Two Roots to All Successes and Failures in Organizations20 January 2003---Today's New York Times business section provides an instant case study worth noting for two important lessons. One it paints overtly; for the other, you need to read between the lines.
The story profiles an executive departure that points to the undeniable truth that business successes and failures have roots in two places: interpersonal relationships and organizational policies.
The Times' piece, Searching for Motives in Random House Ouster, tells the tale of an executive who, many say, was off-putting in her arrogant attitude of superiority. She was fired, with little love lost among her colleagues, after missing some profit targets.
Deep Beliefs Matter
The charges about the exec's alienating attitude brought back some painful and personally important memories for me.
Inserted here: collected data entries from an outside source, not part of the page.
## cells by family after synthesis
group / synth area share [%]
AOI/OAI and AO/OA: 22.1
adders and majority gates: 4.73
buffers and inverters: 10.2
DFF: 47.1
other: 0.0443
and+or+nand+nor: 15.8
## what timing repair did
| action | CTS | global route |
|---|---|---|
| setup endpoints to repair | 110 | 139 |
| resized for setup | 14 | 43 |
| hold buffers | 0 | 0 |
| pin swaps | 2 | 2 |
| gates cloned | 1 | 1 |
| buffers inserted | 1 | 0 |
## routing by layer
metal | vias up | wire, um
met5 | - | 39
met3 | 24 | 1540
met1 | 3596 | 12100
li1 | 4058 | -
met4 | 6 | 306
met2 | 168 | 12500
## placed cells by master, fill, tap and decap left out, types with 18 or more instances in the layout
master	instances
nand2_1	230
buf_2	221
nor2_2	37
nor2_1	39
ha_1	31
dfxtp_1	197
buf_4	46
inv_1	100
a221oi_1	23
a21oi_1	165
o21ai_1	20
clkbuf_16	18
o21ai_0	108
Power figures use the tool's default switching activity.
More than two decades ago, early in my business career, a peer leaving our common employer gave me a bittersweet parting gift. He told me how annoying and off-putting my "smirk of superiority" was to those around me.
Somehow, my wisely unvoiced, but very real and immaturely arrogant thoughts of I'm better than this situation, or, I'm smarter than some of my superiors, were leaking out through the slightly upturned corners of my mouth.
My candid colleague may have been no more perceptive than anyone else, but he was more direct and more generous to me than those others who watched silently as I routinely (albeit unconsciously) made an ass of myself.
Although I'm sure I defensively feigned surprise and confusion at his charge, I instantly knew he was right. That smirk, an outward sign of inner discomfort, didn't go away instantly. But by becoming aware of it, I could strive to hold that dark, crooked, little smile in check by getting at its origins.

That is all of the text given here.